God never stops working
James That makes me think of something Jesus said, when the Pharisees were accusing him of breaking the Sabbath day, working on on the Sabbath day, healing on the Sabbath day, oh, my goodness, how terrible. And he said, “My Father has been working ever since. And so I work too.” (see John 5:17 below)
In other words, God never took a day off. He does not still take a day off. He never took a day off. He’s always being God. And that’s not work in a sense of physical labor. But it’s the sense of, I mean, the sun never stopped shining. Right. And God can’t stop being divine Love, infinite grace and mercy. And all those things God is.
Greg Yeah, I mean, what timezone would He take a day off starting in? Right?

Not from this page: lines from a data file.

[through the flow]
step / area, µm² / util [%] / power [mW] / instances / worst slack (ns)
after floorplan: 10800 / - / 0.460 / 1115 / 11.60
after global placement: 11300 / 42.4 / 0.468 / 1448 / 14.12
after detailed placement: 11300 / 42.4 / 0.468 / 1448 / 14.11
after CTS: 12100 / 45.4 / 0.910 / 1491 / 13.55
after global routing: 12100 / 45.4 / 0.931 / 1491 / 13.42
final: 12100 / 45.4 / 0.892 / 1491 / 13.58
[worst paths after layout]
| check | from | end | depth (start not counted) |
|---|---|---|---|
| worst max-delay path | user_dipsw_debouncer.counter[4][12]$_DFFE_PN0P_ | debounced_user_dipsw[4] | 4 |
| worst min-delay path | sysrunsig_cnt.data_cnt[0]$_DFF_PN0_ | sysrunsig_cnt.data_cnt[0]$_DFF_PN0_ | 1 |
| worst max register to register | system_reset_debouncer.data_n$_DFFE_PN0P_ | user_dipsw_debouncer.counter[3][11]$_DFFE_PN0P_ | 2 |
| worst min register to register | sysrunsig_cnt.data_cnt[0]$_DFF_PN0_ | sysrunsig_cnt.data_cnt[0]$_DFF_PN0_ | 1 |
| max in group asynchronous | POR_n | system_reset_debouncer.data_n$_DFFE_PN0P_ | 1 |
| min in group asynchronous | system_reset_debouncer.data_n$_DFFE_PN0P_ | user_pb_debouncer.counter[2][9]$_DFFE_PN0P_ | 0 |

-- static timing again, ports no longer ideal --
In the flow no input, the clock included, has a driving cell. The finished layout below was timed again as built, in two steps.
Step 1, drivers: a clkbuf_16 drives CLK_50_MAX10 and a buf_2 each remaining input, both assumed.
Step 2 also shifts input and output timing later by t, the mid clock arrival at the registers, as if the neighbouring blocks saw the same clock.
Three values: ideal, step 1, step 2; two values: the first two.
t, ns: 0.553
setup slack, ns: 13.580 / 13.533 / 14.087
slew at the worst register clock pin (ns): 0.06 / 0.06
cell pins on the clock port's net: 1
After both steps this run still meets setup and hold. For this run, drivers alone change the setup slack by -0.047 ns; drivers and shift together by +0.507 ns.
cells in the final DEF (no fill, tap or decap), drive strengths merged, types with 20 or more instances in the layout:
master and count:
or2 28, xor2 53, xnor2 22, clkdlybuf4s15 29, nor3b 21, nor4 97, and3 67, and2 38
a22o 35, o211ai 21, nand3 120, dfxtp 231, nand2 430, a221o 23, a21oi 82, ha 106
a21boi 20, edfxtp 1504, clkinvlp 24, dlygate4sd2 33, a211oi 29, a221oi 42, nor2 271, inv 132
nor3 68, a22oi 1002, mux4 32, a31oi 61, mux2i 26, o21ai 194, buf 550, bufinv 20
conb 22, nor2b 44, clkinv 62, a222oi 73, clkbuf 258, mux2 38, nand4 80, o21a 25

James Oh, that’s great. I love that.
Greg I think it’s clear it would be Pacific Coast time in the United States. I mean, because that’s my timezone.
James In light of everything, you said, I love it, and that’s why I loved our conversation a week or two ago, yet, the Old Testament is full of these times where they weren’t supposed to do anything. And that carries over into the New Testament a little bit in Jesus’s time. What do you think they were missing?

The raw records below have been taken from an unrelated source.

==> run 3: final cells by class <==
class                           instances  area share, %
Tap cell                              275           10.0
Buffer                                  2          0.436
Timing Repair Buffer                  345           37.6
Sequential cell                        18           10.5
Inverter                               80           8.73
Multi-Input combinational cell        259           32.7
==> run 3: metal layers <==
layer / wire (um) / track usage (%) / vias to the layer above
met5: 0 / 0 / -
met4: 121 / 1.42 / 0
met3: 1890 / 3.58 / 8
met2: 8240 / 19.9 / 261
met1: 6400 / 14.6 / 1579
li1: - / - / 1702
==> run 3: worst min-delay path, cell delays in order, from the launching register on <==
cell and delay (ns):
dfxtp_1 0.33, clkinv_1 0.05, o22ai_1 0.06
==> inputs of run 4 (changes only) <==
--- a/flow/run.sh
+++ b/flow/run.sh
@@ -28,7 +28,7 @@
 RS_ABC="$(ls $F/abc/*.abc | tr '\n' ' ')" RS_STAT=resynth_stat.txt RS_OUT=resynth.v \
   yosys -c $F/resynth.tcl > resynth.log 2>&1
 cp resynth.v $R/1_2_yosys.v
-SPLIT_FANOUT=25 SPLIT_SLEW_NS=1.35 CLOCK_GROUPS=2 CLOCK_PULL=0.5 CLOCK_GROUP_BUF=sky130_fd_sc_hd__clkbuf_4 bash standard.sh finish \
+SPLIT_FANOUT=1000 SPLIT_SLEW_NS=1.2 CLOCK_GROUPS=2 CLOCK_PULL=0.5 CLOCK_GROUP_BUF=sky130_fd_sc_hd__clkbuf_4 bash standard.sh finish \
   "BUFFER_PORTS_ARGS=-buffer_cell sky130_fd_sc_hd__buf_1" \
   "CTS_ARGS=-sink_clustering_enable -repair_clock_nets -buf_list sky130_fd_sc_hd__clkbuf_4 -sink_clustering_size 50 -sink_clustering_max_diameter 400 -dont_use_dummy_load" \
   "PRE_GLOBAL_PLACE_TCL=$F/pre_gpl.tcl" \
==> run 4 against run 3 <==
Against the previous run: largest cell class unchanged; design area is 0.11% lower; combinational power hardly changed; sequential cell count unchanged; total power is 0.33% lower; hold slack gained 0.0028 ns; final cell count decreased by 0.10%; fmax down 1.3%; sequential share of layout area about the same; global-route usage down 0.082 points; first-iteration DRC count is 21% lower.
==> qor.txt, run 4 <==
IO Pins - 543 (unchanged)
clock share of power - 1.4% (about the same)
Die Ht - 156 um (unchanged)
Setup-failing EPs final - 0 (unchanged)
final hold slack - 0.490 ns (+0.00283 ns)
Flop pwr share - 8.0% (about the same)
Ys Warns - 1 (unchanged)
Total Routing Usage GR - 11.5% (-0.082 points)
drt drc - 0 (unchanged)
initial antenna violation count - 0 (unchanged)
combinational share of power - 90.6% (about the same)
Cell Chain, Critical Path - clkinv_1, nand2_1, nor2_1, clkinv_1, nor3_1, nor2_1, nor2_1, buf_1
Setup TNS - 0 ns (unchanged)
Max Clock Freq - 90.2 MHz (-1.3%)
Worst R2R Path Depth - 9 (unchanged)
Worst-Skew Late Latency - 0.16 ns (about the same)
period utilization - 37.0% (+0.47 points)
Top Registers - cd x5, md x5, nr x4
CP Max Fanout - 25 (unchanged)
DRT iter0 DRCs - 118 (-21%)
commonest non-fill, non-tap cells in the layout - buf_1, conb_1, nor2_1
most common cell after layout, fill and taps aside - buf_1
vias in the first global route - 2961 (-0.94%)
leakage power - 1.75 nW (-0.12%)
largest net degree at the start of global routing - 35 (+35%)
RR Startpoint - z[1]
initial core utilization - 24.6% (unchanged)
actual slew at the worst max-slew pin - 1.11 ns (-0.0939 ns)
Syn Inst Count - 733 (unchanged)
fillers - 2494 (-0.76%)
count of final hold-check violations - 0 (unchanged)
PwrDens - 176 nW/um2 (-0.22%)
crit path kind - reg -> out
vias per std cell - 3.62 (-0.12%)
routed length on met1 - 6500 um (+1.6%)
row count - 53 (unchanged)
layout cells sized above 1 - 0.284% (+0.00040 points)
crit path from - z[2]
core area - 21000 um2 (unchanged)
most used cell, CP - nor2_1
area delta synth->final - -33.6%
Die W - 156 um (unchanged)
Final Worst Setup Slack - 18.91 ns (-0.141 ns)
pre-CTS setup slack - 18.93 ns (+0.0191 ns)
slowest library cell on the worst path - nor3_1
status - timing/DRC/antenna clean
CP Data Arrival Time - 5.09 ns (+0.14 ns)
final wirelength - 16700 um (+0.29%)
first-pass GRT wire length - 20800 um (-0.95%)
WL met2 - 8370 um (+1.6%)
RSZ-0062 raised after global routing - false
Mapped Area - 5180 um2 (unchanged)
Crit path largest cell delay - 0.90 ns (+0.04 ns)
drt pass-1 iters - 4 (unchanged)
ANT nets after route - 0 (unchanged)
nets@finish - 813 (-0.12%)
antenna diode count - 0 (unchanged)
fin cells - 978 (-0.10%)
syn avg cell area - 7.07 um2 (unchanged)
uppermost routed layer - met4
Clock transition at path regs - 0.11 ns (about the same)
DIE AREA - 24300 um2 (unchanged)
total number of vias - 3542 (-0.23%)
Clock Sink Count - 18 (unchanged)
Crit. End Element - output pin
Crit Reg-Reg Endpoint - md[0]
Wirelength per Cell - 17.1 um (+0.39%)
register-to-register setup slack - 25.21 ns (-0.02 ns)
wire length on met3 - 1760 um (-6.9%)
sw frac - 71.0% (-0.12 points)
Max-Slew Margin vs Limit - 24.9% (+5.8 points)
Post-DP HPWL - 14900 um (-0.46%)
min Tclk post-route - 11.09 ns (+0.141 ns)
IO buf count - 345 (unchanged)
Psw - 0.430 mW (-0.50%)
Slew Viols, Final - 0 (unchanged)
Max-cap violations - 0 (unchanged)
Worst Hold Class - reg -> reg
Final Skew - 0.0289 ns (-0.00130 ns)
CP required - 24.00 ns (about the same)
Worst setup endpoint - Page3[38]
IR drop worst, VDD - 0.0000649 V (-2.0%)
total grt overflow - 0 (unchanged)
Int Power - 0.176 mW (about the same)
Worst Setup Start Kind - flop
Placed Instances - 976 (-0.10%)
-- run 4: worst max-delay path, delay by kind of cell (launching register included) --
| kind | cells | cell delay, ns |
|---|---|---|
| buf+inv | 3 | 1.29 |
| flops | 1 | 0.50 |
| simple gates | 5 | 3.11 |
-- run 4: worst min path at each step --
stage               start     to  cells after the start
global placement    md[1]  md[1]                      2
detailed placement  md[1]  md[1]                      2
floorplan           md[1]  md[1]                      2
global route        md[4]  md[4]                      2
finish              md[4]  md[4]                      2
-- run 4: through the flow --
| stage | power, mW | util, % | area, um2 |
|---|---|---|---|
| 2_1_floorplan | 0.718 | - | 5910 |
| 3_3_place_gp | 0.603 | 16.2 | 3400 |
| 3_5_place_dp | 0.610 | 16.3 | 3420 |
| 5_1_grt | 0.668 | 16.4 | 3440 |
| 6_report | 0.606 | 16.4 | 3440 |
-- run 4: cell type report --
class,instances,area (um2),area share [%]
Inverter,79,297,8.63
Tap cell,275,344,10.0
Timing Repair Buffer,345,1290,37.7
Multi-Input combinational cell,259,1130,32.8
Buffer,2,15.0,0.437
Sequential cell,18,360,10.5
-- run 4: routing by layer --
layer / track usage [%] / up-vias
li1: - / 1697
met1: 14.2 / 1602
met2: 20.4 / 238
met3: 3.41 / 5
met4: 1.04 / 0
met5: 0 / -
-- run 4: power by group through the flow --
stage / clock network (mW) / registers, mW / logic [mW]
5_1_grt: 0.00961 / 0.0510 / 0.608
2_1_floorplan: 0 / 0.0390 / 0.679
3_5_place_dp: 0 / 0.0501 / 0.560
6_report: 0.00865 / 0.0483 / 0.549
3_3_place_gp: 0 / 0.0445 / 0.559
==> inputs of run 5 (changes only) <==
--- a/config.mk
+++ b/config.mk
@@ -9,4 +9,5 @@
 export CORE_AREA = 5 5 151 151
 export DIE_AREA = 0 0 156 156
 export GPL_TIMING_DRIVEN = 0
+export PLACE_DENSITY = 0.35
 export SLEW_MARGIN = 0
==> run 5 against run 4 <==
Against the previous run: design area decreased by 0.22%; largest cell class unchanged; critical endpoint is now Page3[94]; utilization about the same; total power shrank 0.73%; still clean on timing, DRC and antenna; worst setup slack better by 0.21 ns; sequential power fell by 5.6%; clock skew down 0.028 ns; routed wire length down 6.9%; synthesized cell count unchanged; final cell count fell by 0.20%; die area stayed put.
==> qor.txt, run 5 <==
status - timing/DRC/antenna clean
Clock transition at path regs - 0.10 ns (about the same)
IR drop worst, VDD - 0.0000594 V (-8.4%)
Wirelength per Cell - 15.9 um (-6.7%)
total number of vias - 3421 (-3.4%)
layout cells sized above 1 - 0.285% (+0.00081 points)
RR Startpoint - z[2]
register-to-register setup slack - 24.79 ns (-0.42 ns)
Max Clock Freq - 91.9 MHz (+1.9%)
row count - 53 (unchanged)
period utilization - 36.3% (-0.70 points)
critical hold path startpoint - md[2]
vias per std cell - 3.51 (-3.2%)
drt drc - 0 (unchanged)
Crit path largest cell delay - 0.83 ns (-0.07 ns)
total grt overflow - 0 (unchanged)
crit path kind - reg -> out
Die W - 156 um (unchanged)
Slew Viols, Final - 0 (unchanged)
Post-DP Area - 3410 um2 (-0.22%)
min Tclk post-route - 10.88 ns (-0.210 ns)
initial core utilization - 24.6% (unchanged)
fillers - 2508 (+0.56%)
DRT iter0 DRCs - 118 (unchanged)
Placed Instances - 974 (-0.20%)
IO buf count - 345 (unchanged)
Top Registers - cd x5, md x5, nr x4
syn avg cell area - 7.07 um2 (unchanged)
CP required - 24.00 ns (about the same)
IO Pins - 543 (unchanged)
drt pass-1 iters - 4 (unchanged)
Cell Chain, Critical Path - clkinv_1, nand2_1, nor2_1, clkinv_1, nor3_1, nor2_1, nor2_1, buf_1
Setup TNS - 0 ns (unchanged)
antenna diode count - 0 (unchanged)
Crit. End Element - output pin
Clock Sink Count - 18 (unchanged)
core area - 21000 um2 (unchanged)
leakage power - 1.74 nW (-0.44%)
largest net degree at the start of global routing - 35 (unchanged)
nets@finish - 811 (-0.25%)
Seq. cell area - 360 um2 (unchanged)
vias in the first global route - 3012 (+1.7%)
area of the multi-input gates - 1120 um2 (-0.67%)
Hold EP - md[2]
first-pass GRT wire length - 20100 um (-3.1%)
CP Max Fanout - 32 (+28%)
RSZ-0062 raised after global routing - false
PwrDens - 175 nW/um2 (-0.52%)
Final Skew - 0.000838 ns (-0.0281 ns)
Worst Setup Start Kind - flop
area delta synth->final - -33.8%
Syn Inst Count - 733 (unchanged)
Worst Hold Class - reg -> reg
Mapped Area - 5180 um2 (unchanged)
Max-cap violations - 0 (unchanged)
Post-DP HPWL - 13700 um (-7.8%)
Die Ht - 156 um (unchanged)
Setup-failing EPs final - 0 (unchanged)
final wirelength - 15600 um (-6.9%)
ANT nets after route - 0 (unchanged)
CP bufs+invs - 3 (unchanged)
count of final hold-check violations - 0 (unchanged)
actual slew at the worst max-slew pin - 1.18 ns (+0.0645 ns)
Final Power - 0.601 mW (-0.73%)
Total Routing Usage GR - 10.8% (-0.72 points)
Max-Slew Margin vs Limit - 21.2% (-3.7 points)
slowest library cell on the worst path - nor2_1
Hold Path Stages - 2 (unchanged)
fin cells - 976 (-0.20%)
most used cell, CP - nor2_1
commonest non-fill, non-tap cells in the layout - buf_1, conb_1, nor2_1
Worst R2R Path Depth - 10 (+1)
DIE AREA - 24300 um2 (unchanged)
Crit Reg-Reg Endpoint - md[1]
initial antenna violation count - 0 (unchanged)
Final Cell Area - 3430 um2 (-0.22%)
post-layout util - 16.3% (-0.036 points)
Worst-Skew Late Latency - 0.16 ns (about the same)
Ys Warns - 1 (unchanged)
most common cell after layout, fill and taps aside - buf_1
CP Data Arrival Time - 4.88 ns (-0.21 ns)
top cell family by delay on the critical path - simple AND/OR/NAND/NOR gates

How to observe the Fourth Commandment
Why was that important for them? Maybe that was a stepping stone for them to get to a better understanding of what the Sabbath and the rest really was. But there was a definite practice of not doing anything, and they’d say they couldn’t gather manna on the Sabbath.
Go a little deeper now where you’re going with this, because I could see this conversation going in several different directions. I’m just curious on how you think about then those times in the Old Testament, and even with the Pharisees, they still had this very rigid, literal sense of what they were talking about.
Greg Yeah. So I think that part of the answer is found in how do we view, how do you view, as an individual, the Old Testament Law? And I’m not going to try and solve those problems today? Because there are so many different ways that people view how we should be interacting with the Old Testament Law, what role it may continue to play today, if any, and options run the gamut, right?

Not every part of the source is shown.